» TASK REQUIREMENTS: Look at each line below and tally those holding "assign"; answer with that figure and nothing else.

[[ DATA SHOWN, beginning ]]

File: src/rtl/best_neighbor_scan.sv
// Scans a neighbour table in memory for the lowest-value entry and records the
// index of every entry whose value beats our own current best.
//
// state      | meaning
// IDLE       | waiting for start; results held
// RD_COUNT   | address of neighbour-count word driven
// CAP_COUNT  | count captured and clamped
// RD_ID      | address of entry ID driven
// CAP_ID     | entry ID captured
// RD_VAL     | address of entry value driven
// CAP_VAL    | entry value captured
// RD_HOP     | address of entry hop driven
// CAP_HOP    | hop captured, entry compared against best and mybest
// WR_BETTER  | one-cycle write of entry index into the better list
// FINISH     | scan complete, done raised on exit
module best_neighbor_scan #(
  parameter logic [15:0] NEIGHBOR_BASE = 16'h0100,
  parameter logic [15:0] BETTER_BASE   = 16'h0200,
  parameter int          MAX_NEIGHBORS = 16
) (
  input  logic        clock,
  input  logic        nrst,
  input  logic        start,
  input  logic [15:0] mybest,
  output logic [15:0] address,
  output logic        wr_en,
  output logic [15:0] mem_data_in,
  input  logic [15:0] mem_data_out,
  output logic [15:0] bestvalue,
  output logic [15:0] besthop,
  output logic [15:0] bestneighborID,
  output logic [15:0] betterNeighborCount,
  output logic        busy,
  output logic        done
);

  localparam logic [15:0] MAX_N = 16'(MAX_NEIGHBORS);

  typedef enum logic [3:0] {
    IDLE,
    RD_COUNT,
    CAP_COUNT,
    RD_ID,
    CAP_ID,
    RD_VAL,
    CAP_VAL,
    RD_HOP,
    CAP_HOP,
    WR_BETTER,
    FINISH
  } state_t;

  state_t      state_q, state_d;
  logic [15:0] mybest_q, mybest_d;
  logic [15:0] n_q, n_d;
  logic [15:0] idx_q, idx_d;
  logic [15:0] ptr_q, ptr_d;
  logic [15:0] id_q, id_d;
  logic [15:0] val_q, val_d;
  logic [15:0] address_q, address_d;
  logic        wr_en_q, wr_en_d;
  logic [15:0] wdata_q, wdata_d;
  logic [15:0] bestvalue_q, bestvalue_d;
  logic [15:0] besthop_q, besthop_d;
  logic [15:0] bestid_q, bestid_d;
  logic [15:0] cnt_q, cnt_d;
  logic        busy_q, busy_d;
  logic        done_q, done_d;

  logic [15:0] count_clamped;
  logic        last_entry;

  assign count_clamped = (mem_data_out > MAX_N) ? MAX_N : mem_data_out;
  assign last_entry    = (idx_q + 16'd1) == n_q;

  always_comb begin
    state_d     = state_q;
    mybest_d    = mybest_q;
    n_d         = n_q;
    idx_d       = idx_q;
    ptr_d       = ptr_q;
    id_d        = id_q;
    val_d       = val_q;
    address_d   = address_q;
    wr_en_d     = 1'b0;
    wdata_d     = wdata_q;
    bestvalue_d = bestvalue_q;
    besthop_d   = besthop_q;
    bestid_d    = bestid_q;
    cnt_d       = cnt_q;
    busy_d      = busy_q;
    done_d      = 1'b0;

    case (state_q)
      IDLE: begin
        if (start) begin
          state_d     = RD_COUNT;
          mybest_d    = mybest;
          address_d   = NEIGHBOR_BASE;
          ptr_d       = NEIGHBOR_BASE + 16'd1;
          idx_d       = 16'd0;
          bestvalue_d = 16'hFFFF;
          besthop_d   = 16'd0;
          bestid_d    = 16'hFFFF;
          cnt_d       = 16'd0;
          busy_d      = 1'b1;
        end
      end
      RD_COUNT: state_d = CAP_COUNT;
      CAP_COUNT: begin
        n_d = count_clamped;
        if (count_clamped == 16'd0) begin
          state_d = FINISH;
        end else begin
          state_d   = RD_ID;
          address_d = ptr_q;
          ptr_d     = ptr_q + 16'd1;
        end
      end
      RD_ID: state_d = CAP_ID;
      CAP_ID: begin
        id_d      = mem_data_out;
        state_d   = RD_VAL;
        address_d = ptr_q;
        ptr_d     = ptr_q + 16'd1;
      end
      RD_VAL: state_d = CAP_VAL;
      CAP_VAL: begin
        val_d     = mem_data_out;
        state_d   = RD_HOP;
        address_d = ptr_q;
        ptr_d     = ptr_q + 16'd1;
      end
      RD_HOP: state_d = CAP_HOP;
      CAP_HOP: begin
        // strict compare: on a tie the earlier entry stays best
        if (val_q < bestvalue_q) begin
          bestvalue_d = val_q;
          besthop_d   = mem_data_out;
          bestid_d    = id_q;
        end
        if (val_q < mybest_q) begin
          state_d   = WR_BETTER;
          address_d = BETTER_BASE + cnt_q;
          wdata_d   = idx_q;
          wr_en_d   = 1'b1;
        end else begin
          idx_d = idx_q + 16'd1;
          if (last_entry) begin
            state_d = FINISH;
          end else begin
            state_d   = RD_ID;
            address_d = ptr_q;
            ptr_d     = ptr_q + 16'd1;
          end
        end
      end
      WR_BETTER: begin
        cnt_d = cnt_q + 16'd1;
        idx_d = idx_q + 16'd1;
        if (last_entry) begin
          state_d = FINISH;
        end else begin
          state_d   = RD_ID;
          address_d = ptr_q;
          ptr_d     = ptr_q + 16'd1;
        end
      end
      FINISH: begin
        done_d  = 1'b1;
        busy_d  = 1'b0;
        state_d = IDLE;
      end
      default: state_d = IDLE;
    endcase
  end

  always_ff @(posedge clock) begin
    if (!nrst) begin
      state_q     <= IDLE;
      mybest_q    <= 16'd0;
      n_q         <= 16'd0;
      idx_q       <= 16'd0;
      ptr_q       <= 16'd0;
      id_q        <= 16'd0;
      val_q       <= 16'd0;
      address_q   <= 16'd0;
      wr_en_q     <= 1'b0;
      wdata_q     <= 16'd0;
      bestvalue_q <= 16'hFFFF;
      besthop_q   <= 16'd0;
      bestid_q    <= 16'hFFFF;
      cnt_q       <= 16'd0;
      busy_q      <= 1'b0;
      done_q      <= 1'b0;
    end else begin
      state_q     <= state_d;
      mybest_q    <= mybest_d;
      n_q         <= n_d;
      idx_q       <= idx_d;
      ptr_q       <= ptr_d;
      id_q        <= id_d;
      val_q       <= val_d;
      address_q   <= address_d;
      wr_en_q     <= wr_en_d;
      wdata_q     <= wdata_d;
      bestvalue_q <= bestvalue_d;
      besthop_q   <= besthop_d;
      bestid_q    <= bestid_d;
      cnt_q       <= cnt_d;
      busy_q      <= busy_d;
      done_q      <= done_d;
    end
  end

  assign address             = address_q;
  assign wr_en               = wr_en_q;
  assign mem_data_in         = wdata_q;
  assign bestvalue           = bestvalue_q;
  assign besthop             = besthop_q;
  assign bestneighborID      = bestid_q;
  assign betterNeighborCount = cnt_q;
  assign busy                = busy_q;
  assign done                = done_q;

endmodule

[[ DATA SHOWN, end ]]

» RESULT OF THIS TASK: 11